▸ **Directions**:
In the listing below, locate the line containing "dfxtp_4,350" and the line containing "clock network, mW". Output both of them and every line between, exactly as written, and nothing more.
+===+
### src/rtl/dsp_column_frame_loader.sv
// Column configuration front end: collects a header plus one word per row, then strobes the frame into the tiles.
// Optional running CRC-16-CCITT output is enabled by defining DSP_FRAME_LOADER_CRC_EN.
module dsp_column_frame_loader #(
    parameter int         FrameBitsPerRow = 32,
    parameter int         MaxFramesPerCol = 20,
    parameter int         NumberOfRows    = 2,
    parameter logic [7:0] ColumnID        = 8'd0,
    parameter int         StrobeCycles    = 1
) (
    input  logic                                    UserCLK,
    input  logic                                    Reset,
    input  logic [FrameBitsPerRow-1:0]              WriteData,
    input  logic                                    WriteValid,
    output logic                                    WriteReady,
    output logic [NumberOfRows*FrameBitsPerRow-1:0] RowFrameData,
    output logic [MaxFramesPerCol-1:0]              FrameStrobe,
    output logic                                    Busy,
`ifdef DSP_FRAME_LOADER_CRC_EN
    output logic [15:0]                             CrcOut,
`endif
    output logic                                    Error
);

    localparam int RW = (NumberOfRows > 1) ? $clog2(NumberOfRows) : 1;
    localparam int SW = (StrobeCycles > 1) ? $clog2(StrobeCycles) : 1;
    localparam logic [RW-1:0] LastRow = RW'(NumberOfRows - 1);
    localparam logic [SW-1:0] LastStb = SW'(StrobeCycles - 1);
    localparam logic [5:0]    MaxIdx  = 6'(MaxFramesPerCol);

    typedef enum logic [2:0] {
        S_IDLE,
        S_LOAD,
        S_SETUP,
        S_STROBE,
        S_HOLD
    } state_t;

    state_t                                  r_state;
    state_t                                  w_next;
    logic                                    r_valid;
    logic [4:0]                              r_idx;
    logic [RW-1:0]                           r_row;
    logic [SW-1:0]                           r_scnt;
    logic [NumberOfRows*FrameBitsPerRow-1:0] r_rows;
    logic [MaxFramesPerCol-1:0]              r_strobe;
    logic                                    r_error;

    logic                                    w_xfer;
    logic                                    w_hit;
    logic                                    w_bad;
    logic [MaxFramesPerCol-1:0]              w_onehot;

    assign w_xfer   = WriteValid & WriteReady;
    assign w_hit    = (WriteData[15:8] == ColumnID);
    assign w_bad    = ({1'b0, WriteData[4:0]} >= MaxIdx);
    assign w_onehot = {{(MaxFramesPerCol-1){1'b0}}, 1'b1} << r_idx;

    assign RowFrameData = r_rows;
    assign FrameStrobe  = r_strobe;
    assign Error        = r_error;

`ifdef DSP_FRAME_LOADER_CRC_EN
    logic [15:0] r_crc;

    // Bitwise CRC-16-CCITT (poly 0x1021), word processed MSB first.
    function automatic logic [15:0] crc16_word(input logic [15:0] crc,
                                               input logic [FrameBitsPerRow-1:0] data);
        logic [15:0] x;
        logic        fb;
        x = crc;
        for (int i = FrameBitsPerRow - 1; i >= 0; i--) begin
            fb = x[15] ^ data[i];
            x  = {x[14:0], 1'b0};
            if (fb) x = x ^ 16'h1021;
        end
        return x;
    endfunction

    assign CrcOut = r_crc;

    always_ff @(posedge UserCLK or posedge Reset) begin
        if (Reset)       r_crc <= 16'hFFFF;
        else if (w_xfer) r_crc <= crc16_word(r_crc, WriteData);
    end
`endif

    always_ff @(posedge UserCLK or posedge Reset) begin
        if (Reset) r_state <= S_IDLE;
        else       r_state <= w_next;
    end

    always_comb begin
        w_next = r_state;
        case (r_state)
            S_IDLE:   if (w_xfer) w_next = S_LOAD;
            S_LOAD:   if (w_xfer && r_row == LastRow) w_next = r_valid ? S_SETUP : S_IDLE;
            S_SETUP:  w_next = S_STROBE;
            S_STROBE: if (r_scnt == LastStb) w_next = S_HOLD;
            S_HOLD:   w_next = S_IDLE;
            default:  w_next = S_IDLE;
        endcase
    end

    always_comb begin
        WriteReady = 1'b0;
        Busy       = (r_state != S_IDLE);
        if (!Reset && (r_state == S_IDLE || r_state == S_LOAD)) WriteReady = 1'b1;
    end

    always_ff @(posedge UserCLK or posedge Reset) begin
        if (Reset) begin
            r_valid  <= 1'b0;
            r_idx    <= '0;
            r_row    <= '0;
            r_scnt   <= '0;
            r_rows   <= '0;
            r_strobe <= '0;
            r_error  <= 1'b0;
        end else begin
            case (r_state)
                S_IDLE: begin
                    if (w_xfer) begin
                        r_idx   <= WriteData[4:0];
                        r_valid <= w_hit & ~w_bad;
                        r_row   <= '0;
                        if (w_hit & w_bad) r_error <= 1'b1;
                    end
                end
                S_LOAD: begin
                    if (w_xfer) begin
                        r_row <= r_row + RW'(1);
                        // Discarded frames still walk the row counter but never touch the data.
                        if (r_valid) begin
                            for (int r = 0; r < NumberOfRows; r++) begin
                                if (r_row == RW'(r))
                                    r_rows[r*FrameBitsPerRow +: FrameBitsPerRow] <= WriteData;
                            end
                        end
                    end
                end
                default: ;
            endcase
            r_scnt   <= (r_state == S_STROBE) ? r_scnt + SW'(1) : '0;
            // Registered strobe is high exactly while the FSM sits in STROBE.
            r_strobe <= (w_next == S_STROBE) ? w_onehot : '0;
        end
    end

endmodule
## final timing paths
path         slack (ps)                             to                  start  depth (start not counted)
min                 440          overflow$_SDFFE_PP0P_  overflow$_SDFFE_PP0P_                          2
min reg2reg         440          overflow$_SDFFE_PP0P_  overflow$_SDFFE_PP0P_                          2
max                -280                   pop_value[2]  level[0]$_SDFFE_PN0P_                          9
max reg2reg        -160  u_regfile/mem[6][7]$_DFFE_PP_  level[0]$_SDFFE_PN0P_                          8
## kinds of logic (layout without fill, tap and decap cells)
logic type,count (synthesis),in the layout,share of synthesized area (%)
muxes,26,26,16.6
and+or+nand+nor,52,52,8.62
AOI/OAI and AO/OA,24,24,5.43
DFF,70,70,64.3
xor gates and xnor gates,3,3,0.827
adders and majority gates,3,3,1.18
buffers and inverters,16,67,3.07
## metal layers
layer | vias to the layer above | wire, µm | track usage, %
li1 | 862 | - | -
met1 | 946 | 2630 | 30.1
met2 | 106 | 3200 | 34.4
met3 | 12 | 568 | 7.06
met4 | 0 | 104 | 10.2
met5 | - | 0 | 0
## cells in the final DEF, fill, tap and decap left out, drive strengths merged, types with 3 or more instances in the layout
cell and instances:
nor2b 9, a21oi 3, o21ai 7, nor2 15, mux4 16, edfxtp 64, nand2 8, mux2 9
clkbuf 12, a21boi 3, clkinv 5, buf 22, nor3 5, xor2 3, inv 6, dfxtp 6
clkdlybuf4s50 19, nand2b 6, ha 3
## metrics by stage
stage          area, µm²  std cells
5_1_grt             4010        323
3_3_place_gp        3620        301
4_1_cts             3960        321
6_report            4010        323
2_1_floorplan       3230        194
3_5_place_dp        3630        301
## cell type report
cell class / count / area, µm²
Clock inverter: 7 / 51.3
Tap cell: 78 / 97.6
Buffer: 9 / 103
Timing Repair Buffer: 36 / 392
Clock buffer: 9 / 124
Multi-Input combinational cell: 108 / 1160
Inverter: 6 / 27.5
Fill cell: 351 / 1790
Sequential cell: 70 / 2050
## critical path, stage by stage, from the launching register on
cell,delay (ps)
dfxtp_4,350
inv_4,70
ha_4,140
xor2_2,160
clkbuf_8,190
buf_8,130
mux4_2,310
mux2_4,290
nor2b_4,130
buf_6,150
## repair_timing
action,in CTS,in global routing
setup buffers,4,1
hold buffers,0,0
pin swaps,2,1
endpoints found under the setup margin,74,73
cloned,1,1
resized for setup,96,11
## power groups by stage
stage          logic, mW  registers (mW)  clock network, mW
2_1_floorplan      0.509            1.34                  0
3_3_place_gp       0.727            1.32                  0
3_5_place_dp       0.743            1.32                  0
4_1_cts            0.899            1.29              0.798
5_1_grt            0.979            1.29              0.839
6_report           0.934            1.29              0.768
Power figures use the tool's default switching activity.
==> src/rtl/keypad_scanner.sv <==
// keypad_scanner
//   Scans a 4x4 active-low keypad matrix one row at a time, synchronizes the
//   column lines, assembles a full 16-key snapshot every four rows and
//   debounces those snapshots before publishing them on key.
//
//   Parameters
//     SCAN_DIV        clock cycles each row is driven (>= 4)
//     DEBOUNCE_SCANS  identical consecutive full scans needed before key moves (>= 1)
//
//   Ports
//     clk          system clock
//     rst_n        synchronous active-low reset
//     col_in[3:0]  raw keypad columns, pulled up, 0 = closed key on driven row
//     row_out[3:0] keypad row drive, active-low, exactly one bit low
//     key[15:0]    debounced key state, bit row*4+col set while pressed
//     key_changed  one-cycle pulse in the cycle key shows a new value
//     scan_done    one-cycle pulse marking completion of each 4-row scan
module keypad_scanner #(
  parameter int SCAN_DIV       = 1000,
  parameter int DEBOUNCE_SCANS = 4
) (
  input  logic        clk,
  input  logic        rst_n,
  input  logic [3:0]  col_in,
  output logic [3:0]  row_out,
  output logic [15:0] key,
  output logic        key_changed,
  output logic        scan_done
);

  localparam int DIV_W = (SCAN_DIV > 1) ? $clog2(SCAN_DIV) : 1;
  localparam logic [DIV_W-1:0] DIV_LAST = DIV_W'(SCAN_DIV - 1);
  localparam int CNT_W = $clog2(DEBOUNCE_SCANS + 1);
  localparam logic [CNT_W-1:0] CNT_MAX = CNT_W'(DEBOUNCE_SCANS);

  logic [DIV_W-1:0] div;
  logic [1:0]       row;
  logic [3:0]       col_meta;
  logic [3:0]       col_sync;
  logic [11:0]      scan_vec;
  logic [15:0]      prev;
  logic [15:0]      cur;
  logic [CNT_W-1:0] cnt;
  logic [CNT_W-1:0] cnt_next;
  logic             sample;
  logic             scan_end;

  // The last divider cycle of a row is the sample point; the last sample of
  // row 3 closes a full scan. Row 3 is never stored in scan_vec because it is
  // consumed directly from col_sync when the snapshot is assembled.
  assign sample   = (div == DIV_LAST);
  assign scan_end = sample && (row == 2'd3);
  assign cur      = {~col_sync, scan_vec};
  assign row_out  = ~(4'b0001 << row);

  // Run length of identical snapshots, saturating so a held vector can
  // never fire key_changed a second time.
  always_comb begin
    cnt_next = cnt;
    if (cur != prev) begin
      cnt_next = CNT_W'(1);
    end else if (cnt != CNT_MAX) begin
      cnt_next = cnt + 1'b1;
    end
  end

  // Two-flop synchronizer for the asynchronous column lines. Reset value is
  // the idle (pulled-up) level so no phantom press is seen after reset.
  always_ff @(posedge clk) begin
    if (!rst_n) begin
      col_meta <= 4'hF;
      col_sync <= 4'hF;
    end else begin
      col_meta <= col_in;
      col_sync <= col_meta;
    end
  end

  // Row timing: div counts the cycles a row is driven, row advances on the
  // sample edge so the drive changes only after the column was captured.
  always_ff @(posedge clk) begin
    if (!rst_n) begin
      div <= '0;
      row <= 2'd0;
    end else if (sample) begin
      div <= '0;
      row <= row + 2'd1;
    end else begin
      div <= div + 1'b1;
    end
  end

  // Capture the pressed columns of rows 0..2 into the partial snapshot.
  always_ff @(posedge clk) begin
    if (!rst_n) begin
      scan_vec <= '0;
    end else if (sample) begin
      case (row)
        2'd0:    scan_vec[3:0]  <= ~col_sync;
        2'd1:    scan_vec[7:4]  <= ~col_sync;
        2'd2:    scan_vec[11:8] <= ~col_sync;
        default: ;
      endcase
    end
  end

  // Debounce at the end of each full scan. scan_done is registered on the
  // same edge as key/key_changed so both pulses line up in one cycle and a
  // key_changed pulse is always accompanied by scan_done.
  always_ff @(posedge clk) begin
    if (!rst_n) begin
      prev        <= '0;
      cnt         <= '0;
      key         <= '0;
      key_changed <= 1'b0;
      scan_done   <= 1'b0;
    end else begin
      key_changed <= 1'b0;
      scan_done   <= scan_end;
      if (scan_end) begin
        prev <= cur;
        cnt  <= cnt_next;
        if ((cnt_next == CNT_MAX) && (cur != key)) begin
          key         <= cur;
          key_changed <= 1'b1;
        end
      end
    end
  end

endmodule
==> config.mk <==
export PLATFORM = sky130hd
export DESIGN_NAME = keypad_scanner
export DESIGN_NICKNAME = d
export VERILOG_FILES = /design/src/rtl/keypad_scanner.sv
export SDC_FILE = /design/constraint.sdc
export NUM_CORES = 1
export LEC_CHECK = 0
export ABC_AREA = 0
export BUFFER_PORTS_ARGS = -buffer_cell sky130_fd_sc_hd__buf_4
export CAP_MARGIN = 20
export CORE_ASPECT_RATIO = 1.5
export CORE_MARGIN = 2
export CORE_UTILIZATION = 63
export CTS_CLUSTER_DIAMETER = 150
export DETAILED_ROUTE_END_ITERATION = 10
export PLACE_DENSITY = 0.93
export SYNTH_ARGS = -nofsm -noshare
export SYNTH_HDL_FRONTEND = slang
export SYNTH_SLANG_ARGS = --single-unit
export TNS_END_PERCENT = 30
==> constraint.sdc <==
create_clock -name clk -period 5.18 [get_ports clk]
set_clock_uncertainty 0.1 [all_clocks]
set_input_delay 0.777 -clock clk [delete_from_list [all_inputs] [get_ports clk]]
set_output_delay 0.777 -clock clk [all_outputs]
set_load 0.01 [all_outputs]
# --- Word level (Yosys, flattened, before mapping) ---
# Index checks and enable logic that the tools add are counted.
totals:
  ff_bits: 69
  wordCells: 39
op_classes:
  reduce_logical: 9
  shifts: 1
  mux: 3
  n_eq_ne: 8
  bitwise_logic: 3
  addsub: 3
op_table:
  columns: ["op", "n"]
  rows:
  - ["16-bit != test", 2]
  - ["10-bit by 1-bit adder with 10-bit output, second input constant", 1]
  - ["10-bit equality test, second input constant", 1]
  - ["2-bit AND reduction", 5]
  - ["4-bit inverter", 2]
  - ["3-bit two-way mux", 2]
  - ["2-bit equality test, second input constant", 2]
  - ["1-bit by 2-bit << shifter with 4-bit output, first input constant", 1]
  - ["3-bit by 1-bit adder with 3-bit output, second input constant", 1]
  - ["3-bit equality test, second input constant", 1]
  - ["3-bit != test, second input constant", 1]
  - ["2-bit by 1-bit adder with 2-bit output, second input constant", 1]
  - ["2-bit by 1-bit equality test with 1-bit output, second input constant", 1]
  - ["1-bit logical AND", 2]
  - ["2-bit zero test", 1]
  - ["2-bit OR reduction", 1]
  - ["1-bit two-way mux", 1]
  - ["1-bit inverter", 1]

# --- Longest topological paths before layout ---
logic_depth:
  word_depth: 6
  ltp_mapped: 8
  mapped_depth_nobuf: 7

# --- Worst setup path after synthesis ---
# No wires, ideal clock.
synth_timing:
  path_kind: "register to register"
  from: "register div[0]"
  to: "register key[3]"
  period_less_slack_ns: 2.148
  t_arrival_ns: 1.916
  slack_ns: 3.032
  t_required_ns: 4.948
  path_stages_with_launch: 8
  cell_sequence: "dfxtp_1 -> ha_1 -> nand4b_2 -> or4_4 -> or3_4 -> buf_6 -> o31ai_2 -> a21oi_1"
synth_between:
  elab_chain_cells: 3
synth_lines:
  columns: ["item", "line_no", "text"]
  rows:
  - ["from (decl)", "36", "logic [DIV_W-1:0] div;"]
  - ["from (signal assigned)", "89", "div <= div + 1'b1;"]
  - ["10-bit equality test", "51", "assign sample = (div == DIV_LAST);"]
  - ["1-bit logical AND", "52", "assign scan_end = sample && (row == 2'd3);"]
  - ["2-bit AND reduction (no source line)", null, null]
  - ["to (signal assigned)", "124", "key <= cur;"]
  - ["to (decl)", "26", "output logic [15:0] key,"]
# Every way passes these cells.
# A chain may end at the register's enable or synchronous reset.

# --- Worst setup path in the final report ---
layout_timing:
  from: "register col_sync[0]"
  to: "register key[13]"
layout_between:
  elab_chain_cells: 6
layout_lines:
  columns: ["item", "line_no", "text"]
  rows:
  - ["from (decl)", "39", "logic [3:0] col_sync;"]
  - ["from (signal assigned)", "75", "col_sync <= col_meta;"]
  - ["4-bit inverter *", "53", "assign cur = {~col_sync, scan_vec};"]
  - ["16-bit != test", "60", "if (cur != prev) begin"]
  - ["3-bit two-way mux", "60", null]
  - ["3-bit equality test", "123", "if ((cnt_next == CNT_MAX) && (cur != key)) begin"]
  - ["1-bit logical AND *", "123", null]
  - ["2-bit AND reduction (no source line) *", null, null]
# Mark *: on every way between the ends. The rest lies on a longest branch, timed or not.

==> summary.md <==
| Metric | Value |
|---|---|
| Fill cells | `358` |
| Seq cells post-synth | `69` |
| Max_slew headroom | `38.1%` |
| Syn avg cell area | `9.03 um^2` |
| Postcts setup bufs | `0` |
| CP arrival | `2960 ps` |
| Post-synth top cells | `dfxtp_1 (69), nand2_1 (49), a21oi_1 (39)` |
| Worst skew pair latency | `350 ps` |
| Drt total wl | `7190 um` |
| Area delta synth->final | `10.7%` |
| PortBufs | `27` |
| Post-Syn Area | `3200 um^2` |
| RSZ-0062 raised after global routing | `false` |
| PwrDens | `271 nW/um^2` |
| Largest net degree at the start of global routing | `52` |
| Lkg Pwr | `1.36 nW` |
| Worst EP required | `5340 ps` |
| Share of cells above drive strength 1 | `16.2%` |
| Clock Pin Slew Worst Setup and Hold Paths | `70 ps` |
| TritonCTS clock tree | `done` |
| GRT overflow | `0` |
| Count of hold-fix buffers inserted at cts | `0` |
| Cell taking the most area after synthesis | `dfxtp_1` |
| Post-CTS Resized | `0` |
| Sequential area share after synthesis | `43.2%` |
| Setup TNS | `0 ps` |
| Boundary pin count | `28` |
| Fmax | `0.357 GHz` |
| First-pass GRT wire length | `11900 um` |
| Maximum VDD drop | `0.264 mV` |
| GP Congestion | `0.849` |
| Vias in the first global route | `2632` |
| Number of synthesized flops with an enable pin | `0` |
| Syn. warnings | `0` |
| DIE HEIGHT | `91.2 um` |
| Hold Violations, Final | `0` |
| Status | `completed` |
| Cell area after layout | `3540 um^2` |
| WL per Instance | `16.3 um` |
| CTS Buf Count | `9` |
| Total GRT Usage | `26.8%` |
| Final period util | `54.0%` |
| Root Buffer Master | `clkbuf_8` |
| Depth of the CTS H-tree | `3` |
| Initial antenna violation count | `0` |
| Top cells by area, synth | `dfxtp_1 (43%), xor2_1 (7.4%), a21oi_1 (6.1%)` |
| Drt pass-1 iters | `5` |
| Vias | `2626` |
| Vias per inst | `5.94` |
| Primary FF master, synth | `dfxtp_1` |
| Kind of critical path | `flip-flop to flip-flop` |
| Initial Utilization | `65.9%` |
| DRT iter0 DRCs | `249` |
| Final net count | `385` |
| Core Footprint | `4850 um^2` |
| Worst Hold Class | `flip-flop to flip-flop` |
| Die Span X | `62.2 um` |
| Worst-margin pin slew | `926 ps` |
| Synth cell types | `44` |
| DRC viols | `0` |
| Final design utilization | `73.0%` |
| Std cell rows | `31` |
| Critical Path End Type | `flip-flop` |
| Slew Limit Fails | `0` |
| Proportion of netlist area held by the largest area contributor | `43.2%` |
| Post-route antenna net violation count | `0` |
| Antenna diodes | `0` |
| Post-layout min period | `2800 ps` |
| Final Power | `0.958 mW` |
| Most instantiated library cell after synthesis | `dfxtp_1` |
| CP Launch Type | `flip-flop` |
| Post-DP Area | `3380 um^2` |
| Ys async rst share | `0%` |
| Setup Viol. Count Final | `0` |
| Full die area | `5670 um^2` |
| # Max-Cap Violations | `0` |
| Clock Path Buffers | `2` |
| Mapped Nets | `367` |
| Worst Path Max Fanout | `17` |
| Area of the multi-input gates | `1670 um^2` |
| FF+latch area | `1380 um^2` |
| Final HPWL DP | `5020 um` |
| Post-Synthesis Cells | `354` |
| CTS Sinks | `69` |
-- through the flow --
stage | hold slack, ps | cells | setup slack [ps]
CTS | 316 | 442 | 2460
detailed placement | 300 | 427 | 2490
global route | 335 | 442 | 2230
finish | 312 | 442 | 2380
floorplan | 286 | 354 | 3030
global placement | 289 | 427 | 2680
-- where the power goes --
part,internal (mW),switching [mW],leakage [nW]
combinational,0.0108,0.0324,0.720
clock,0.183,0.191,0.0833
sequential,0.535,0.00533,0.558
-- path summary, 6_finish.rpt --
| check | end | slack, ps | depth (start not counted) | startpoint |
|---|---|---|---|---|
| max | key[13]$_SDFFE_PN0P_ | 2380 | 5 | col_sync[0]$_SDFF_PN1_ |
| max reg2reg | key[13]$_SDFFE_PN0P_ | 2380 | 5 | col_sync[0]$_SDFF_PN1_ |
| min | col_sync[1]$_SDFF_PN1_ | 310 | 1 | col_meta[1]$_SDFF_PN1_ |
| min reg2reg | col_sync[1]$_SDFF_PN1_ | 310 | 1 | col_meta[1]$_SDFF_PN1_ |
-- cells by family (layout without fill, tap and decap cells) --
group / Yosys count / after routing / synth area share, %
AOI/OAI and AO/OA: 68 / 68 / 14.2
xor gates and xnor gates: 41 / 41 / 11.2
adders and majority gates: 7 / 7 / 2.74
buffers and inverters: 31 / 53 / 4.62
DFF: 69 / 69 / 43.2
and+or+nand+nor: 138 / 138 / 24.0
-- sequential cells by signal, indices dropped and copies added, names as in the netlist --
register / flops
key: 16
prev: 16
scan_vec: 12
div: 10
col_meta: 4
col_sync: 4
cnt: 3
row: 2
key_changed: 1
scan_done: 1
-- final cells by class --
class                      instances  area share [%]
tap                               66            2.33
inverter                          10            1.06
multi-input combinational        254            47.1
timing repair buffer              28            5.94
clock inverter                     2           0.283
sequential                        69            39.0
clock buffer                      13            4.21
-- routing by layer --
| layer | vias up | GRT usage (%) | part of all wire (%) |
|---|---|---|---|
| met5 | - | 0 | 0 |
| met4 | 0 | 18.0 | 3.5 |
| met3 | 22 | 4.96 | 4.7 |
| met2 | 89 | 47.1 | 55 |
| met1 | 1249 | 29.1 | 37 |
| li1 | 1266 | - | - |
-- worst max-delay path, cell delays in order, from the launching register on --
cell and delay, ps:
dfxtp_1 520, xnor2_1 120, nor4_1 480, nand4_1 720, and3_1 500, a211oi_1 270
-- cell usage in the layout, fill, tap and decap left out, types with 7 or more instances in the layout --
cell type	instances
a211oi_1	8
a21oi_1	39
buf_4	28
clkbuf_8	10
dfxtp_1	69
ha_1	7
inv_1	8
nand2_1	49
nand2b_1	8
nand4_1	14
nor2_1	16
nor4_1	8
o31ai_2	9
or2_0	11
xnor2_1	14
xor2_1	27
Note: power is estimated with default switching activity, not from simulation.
+===+
▸ **Solved problem**:
dfxtp_4,350
inv_4,70
ha_4,140
xor2_2,160
clkbuf_8,190
buf_8,130
mux4_2,310
mux2_4,290
nor2b_4,130
buf_6,150
## repair_timing
action,in CTS,in global routing
setup buffers,4,1
hold buffers,0,0
pin swaps,2,1
endpoints found under the setup margin,74,73
cloned,1,1
resized for setup,96,11
## power groups by stage
stage          logic, mW  registers (mW)  clock network, mW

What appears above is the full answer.